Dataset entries
##############################

This design comes from an exercise in tuning for small area, a short achievable clock period and few clock cycles per item on the open sky130 flow, not from production work. In this exercise RTL edits were held to simulation tests only and were not proved equivalent to the original.

sierra:
// hash
module hash (
    input  logic         clk,
    input  logic         rst_n,
    input  logic         rx_valid,
    input  logic [7:0]   rx_data,
    output logic         hash_done,
    output logic [255:0] fin_hash
);
==> flow/config.mk <==
export PLATFORM = sky130hd
export DESIGN_NAME = hash
export DESIGN_NICKNAME = hash
export VERILOG_FILES = /design/flow/design.v
export SDC_FILE = /design/flow/constraint.sdc
export NUM_CORES = 4
export LEC_CHECK = 0
export CAP_MARGIN = 20
export CORE_MARGIN = 2
export CORE_UTILIZATION = 55
export CTS_BUF_LIST = sky130_fd_sc_hd__clkbuf_16
export CTS_CLUSTER_DIAMETER = 80
export CTS_CLUSTER_SIZE = 20
export SLEW_MARGIN = 20
export TNS_END_PERCENT = 5
==> flow/constraint.sdc <==
create_clock -name core_clock -period 11.0 [get_ports {clk}]
set_input_delay 2.2000 -clock core_clock [delete_from_list [all_inputs] [get_ports {clk}]]
set_output_delay 2.2000 -clock core_clock [all_outputs]
set_load 0.01 [all_outputs]
standard.sh (not shown) runs the stock make flow with config.mk's settings and CLKGATE_MAP_FILE= SYNTH_SCRIPT=/design/flow/synth_recipe.tcl, a recipe that flattens the netlist after the stock synthesis.
==> flow/flow/run.sh <==
#!/bin/bash
# Standard ORFS layout, with setup repair aimed below the clock period and
# small port buffers.
set -euo pipefail
bash standard.sh SETUP_SLACK_MARGIN=6.0 'BUFFER_PORTS_ARGS=-buffer_cell sky130_fd_sc_hd__buf_1' finish > orfs_flow.log 2>&1
sierra: full flow OK, the timing, DRC and antenna checks passed
Testbench counts of sierra, summed over its fixed seeds: cycles 16,640, items 192.
### sierra -> pepper
Settings: clearing CTS_CLUSTER_DIAMETER, which used to be 80; swapping sky130_fd_sc_hd__clkbuf_16 for sky130_fd_sc_hd__clkbuf_8 in CTS_BUF_LIST; clearing TNS_END_PERCENT, which used to be 5; clearing CTS_CLUSTER_SIZE, which used to be 20.
==> flow/flow/run.sh <==
#!/bin/bash
# Standard ORFS layout, with setup repair aimed below the clock period and
# small port buffers.
set -euo pipefail
bash standard.sh SETUP_SLACK_MARGIN=6.5 'BUFFER_PORTS_ARGS=-buffer_cell sky130_fd_sc_hd__buf_1' finish > orfs_flow.log 2>&1
==> comparison <==
Compared with sierra, pepper degrades via count.
pepper vs. sierra: minimum clock period after layout fell by 0.13 ns; cts-stage hold buffer count neither gained nor lost much.
Any difference in number of multi-input combinational cells between pepper and sierra is small enough to ignore.
Lower non-clock buffer count goes to sierra over pepper.
Share of the clock period used by the worst path after layout was lower in the run labelled pepper.
Diode insertion count for antenna repair is lower on sierra
Summary of pepper over sierra: tightest hold margin went down, largest net degree at the start of global routing went down.
Going from sierra to pepper, initial core utilization level, area occupied by multi-input gates moved up.
diff inputs: pepper => violet
Settings: swapping 55 for 60 in CORE_UTILIZATION; putting CTS_CLUSTER_SIZE at 20 where nothing was set; putting TNS_END_PERCENT at 5 where nothing was set; putting CTS_CLUSTER_DIAMETER at 80 where nothing was set; putting PLACE_DENSITY at 0.72 where nothing was set; swapping sky130_fd_sc_hd__clkbuf_8 for sky130_fd_sc_hd__clkbuf_16 in CTS_BUF_LIST.
==> flow/flow/run.sh <==
#!/bin/bash
# Standard ORFS layout, with setup repair aimed below the clock period and
# small port buffers.
set -euo pipefail
bash standard.sh SETUP_SLACK_MARGIN=6.0 'BUFFER_PORTS_ARGS=-buffer_cell sky130_fd_sc_hd__buf_1' finish > orfs_flow.log 2>&1
==> results.txt <==
- When the final numbers for pepper and violet were put side by side, the global-route usage turned out to be smaller in pepper.
- Across both runs, overall die width was lower for violet than for pepper.
- Average via count per standard cell: lower on pepper
- Compared with pepper, violet shows a higher post-route fraction of the period consumed by the critical path.
- Worst-case hold slack: violet vs pepper up 0.0065 ns
- Diff pepper -> violet | detailed route wirelength on metal3 | decrease of 1600 µm
- The area growth from synthesis to layout in violet was lower than what pepper gave.
- Going from pepper to violet, total length of routed wires shrank by a little under 10%.
- Non-clock buffer count is lower on violet
- Per the comparison of violet with pepper, logic depth of the worst register-to-register path lower; number of buffer and inverter instances along the worst setup path neither gained nor lost much.
[inputs] garnet vs violet
Settings: CTS_CLUSTER_SIZE no longer set, was 20; CTS_CLUSTER_DIAMETER no longer set, was 80; TNS_END_PERCENT no longer set, was 5; CORE_UTILIZATION now 55, was 60; CTS_BUF_LIST now sky130_fd_sc_hd__clkbuf_8, was sky130_fd_sc_hd__clkbuf_16; PLACE_DENSITY no longer set, was 0.72.
==> flow/flow/run.sh <==
#!/bin/bash
# Standard ORFS layout, with setup repair aimed below the clock period and
# small port buffers.
set -euo pipefail
bash standard.sh SETUP_SLACK_MARGIN=7.0 'BUFFER_PORTS_ARGS=-buffer_cell sky130_fd_sc_hd__buf_1' finish > orfs_flow.log 2>&1
Notes after the runs:
Between garnet and violet, via count is higher for garnet, violet comes in under that.
Looking only at placed standard-cell area, and setting everything else aside, the higher value of garnet and violet goes to garnet.
Diff garnet and violet: met2 usage higher in violet
Taking violet as the reference point, the hold slack of garnet falls by 0.020 ns.
The higher logic depth of the worst path, buffers included came out of garnet.
garnet vs. violet: time the final worst path needs with I/O delays and setup went down by 0.18 ns.
The launching instance or port of the critical path comes out W[15][2] in one run and e[18] in the other, namely in garnet and violet respectively.

========
## run A
hash, a different RTL version from the one above (not shown whole).
Size: ~4500 cells after synthesis, roughly 820 flip-flops, ~270 I/O pins, about 49000 um2 of cells after synthesis.
Design hash, start of the top module:
module hash (
    input  logic         clk,
    input  logic         rst_n,
    input  logic         rx_valid,
    input  logic [7:0]   rx_data,
    output logic         hash_done,
    output logic [255:0] fin_hash
);
  localparam logic [31:0] IV0 = 32'h6a09e667, IV1 = 32'hbb67ae85,
                          IV2 = 32'h3c6ef372, IV3 = 32'ha54ff53a,
                          IV4 = 32'h510e527f, IV5 = 32'h9b05688c,
                          IV6 = 32'h1f83d9ab, IV7 = 32'h5be0cd19;
  logic       recv;       
  logic       gen;        
  logic [5:0] cnt;        
  logic [5:0] w;          
  logic       wf;         
  logic       done;
  logic       fresh;      
  logic in_byte, in_term, wr, term, put, newword, shift, start, last;
  assign in_byte = rx_valid && (rx_data != 8'h0d);
  assign in_term = rx_valid && (rx_data == 8'h0d);
  assign wr      = in_byte && !gen;           
  assign term    = in_term && recv;           
  assign start   = in_byte && !recv && !gen;  
  assign put     = wr || term;                
  assign newword = (cnt[1:0] == 2'd0);
  assign last    = (w == 6'd63);
  logic r63, r62;                             
  assign r63     = wf && last;
  assign r62     = wf && (w == 6'd62);
  assign shift   = (put && newword) || (gen && !last);
  always_ff @(posedge clk or negedge rst_n)
    if (!rst_n) begin
      recv <= 1'b0;
      gen  <= 1'b0;
      cnt  <= '0;
      w    <= '0;
      wf   <= 1'b0;
      done <= 1'b0;
      fresh <= 1'b1;
    end else begin
      fresh <= 1'b0;
      done <= wf && last;
      wf   <= 1'b0;
      if (gen) begin
        if (!last) begin
          w  <= w + 6'd1;
          wf <= 1'b1;
        end else begin
          gen <= 1'b0;
          cnt <= '0;
        end
      end else if (term) begin
        recv <= 1'b0;
        gen  <= 1'b1;
        w    <= cnt[5:2];
        wf   <= 1'b1;
      end else if (wr) begin
        recv <= 1'b1;
        cnt  <= cnt + 6'd1;
        w    <= cnt[5:2];
        wf   <= (cnt[1:0] == 2'd3);
      end
    end
  logic [31:0] W [0:15];
  logic [31:0] sched, genword;
  logic [31:0] w1s, w1c, w2s, w2c;
  ...
export LEC_CHECK = 0
export CAP_MARGIN = 20
export CORE_MARGIN = 2
export CORE_UTILIZATION = 55
export CTS_BUF_LIST = sky130_fd_sc_hd__clkbuf_16
export CTS_CLUSTER_DIAMETER = 80
export CTS_CLUSTER_SIZE = 20
export SLEW_MARGIN = 20
export TNS_END_PERCENT = 5
create_clock -name core_clock -period 11.0 [get_ports {clk}]
==> flow/flow/run.sh <==
#!/bin/bash
# Standard ORFS layout, with setup repair aimed below the clock period and
# small port buffers.
set -euo pipefail
bash standard.sh SETUP_SLACK_MARGIN=7.0 'BUFFER_PORTS_ARGS=-buffer_cell sky130_fd_sc_hd__buf_1' finish > orfs_flow.log 2>&1
Testbench counts of run A, summed over its fixed seeds: cycles 16,640, items 192.
#### Input delta (run B over run A)
# run A
export LEC_CHECK = 0
export CAP_MARGIN = 20
export CORE_MARGIN = 2
export CORE_UTILIZATION = 55
export CTS_BUF_LIST = sky130_fd_sc_hd__clkbuf_16
export CTS_CLUSTER_DIAMETER = 80
export CTS_CLUSTER_SIZE = 20
export SLEW_MARGIN = 20
export TNS_END_PERCENT = 5
create_clock -name core_clock -period 11.0 [get_ports {clk}]
# run B
export LEC_CHECK = 0
export CAP_MARGIN = 20
export CORE_MARGIN = 2
export CORE_UTILIZATION = 55
export CTS_BUF_LIST = sky130_fd_sc_hd__clkbuf_16
export CTS_CLUSTER_DIAMETER = 80
export CTS_CLUSTER_SIZE = 20
export SLEW_MARGIN = 20
create_clock -name core_clock -period 11.0 [get_ports {clk}]
==> flow/flow/run.sh <==
#!/bin/bash
# Standard ORFS layout, with setup repair aimed below the clock period and
# small port buffers.
set -euo pipefail
bash standard.sh SETUP_SLACK_MARGIN=6.0 'BUFFER_PORTS_ARGS=-buffer_cell sky130_fd_sc_hd__buf_1' finish > orfs_flow.log 2>&1
Run A → run B: wire length lost about 5.3%; share of the final layout cell area in sequential cells rose 0.80 points; portion of the clock cycle consumed by the worst path in the final layout shows an increase of 0.23 points; net count of the finished layout decreased by 1.1% relative to the old numbers.
Comparing highest clock frequency the design can meet for run A and run B, the smaller number came from run B.
Startpoint of the worst setup timing path: W[15][1] -> run A, e[7] -> run B
Higher setup slack after layout was reported by run A, not run B.
Run B was carried through to the last stage, and its layout satisfied the timing, DRC and antenna checks.
The non-clock buffer count number comes out higher for run A vs run B.
What run C does differently from run B at the input level:
==> flow/flow/run.sh <==
#!/bin/bash
# Standard ORFS layout, with setup repair aimed below the clock period and
# small port buffers.
set -euo pipefail
bash standard.sh SETUP_SLACK_MARGIN=5.5 'BUFFER_PORTS_ARGS=-buffer_cell sky130_fd_sc_hd__buf_1' finish > orfs_flow.log 2>&1
==> comparison <==
Run B: all stages complete, timing, DRC and antenna checks passed
Run C: PASS, flow complete, no timing, DRC or antenna violations
Run C against run B: iteration count of the initial detailed-routing pass moved up, number of buffers and inverters on the critical path fell 1.
The final reports for run C and run B show fraction of area in non-clock buffers lower in the former.
Diff run B -> run C: source-to-sink clock delay at the later pin of the worst-skew pair essentially unchanged; setup slack down 0.22 ns; count of clock-buffer cells in the layout shows an increase of 1; number of antenna violations at the first check in global routing lost 1.
fa_1 as the highest-delay cell along the critical path was reported by run B, and dfxtp_1 by run C.
Detailed route, run C vs run B: via total lower for run C
The following lists how run D was set up differently from run C:
# run C
export LEC_CHECK = 0
export CAP_MARGIN = 20
export CORE_MARGIN = 2
export CORE_UTILIZATION = 55
export CTS_BUF_LIST = sky130_fd_sc_hd__clkbuf_16
export CTS_CLUSTER_DIAMETER = 80
export CTS_CLUSTER_SIZE = 20
export SLEW_MARGIN = 20
create_clock -name core_clock -period 11.0 [get_ports {clk}]
# run D
export LEC_CHECK = 0
export CAP_MARGIN = 20
export CORE_MARGIN = 2
export CORE_UTILIZATION = 55
export CTS_BUF_LIST = sky130_fd_sc_hd__clkbuf_8
export SLEW_MARGIN = 20
create_clock -name core_clock -period 11.0 [get_ports {clk}]
==> flow/flow/run.sh <==
#!/bin/bash
# Standard ORFS layout, with setup repair aimed below the clock period and
# small port buffers.
set -euo pipefail
bash standard.sh SETUP_SLACK_MARGIN=6.5 'BUFFER_PORTS_ARGS=-buffer_cell sky130_fd_sc_hd__buf_1' finish > orfs_flow.log 2>&1
The latest clock arrival within the worst-skew pair of run D exceeds that of run C by 0.18 ns. First-pass GRT wire length: run D worse than run C. Run D: global-route total usage across every layer higher than run C. When the final numbers for run C and run D were put side by side, the detailed-route via count turned out to be greater in run D. Data arrival at the endpoint of the critical path ended up 0.12 ns lower on run D than on run C. Summary of run D over run C: reg2reg setup slack went up 0.24 ns; fraction of area in clock buffers and inverters went up 1.5 points; routed wire length went up 6600 um.
Input changes introduced in run E (baseline for comparison: run D):
# run D
export LEC_CHECK = 0
export CAP_MARGIN = 20
export CORE_MARGIN = 2
export CORE_UTILIZATION = 55
export CTS_BUF_LIST = sky130_fd_sc_hd__clkbuf_8
export SLEW_MARGIN = 20
create_clock -name core_clock -period 11.0 [get_ports {clk}]
# run E
export LEC_CHECK = 0
export CAP_MARGIN = 20
export CORE_MARGIN = 2
export CORE_UTILIZATION = 55
export CTS_BUF_LIST = sky130_fd_sc_hd__clkbuf_16
export CTS_CLUSTER_DIAMETER = 100
export CTS_CLUSTER_SIZE = 30
export SLEW_MARGIN = 20
create_clock -name core_clock -period 11.0 [get_ports {clk}]
Findings:
Comparing run E against run D, there is no change at all in core area.
Post-layout instance area | run E below run D
Side by side, number of instances resized during post-cts repair turned out lower in run E than in run D.
In run E, the total CTS buffers came out 99 below the value in run D.

========
Another version of the RTL of hash (not shown whole).
For scale: roughly 4600 cells after synthesis, about 820 flip-flops, roughly 270 I/O pins, about 0.049 mm2 of cells after synthesis.
Settings: LEC_CHECK=0, CAP_MARGIN=20, CORE_MARGIN=2, CORE_UTILIZATION=60, CTS_BUF_LIST=sky130_fd_sc_hd__clkbuf_16, CTS_CLUSTER_DIAMETER=80, CTS_CLUSTER_SIZE=20, PLACE_DENSITY=0.72, SLEW_MARGIN=20, TNS_END_PERCENT=5; clock period 11.0 ns.
==> flow/flow/run.sh <==
#!/bin/bash
# Standard ORFS layout, with setup repair aimed below the clock period and
# small port buffers.
set -euo pipefail
bash standard.sh SETUP_SLACK_MARGIN=6.5 'BUFFER_PORTS_ARGS=-buffer_cell sky130_fd_sc_hd__buf_1' finish > orfs_flow.log 2>&1
Testbench counts at the start, summed over its fixed seeds: cycles 16,640, items 192.
Next try:
==> flow/flow/run.sh (replaced) <==
#!/bin/bash
# Standard ORFS layout, with setup repair aimed below the clock period and
# small port buffers.
set -euo pipefail
bash standard.sh SETUP_SLACK_MARGIN=7.0 'BUFFER_PORTS_ARGS=-buffer_cell sky130_fd_sc_hd__buf_1' finish > orfs_flow.log 2>&1
Outcome:
- The changed run passed the timing, DRC and antenna checks
- via count came out higher by 0.40%
- critical path depth drops by 1
- global-route usage rose by 0.40 points
- first-iteration DRC count came out lower by 3.8%
- count of clock-buffer cells in the layout does not change
- fmax stays flat
- synthesized cell count does not change
- final area went up by 1.3%
- utilization rises by 0.86 points
Next try:
==> flow/flow/run.sh (replaced) <==
#!/bin/bash
# Standard ORFS layout, with setup repair aimed below the clock period and
# small port buffers.
set -euo pipefail
bash standard.sh SETUP_SLACK_MARGIN=6.5 'BUFFER_PORTS_ARGS=-buffer_cell sky130_fd_sc_hd__buf_1' finish > orfs_flow.log 2>&1
--- a/flow/config.mk
+++ b/flow/config.mk
@@ -10,7 +10,7 @@
 export CORE_UTILIZATION = 60
 export CTS_BUF_LIST = sky130_fd_sc_hd__clkbuf_16
-export CTS_CLUSTER_DIAMETER = 80
-export CTS_CLUSTER_SIZE = 20
-export PLACE_DENSITY = 0.72
+export CTS_CLUSTER_DIAMETER = 90
+export CTS_CLUSTER_SIZE = 25
+export PLACE_DENSITY = 0.8
 export SLEW_MARGIN = 20
 export TNS_END_PERCENT = 5
Effect: Worst setup slack degrades by 0.022 ns. Fmax fell by 0.45%. Die area does not change. Sequential share of layout area grows by 0.58 points. Hold slack hardly moves.

## re-timing with driven ports
The results above use ideal ports. As a check the final layouts listed here were re-extracted and re-timed, cells and wires unchanged. Step 1 sets driving cells, clkbuf_16 on the clock port and buf_2 on the other inputs (assumed; they add their load-dependent delay and slew). Step 2, shift: input delay + t, output delay - t, t = (earliest + latest rising clock arrival at the registers) / 2. This alone moves slack from input paths to output paths. Three values: ideal ports, drivers, drivers and shift; two values: the first two.
run | t, ns | setup WS [ns] | worst hold slack (ns) | worst register clock-pin slew, ns | worst data-port slew with drivers (ns)
sierra | 0.756 | 5.992 / 5.992 / 5.513 | 0.416 / 0.416 / 0.416 | 0.09 / 0.09 | 0.10
pepper | 0.892 | 6.118 / 6.118 / 5.710 | 0.402 / 0.402 / 0.402 | 0.07 / 0.07 | 0.09
violet | 0.720 | 6.023 / 6.023 / 5.673 | 0.408 / 0.408 / 0.408 | 0.10 / 0.10 | 0.10
garnet | 0.923 | 6.202 / 6.202 / 6.176 | 0.388 / 0.388 / 0.388 | 0.09 / 0.09 | 0.10
run A | 0.736 | 5.877 / 5.877 / 5.846 | 0.401 / 0.401 / 0.401 | 0.11 / 0.11 | 0.03
run B | 0.734 | 5.851 / 5.851 / 5.732 | 0.418 / 0.418 / 0.418 | 0.09 / 0.09 | 0.04
run C | 0.732 | 5.636 / 5.636 / 5.142 | 0.414 / 0.414 / 0.414 | 0.09 / 0.09 | 0.03
run D | 0.901 | 5.878 / 5.878 / 5.790 | 0.407 / 0.407 / 0.407 | 0.07 / 0.07 | 0.10
run E | 0.709 | 5.880 / 5.880 / 5.880 | 0.419 / 0.419 / 0.419 | 0.12 / 0.12 | 0.09
the first run of note 3 | 0.724 | 6.049 / 6.049 / 5.789 | 0.406 / 0.406 / 0.406 | 0.10 / 0.10 | 0.10
the second run of note 3 | 0.722 | 6.036 / 6.036 / 5.903 | 0.412 / 0.412 / 0.412 | 0.10 / 0.10 | 0.11
the third run of note 3 | 0.723 | 6.014 / 6.014 / 5.570 | 0.415 / 0.415 / 0.415 | 0.10 / 0.10 | 0.12
After both steps every run listed still meets setup and hold. The setup slack of run C, which loses most, moves by 0.000 ns with the drivers and by -0.494 ns with both steps.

##############################

▶ _EXERCISE GOAL_:
Out of the entries, report each line that contains the word "Compared".

▶ _ANSWER TO THIS TASK_:
Compared with sierra, pepper degrades via count.
- Compared with pepper, violet shows a higher post-route fraction of the period consumed by the critical path.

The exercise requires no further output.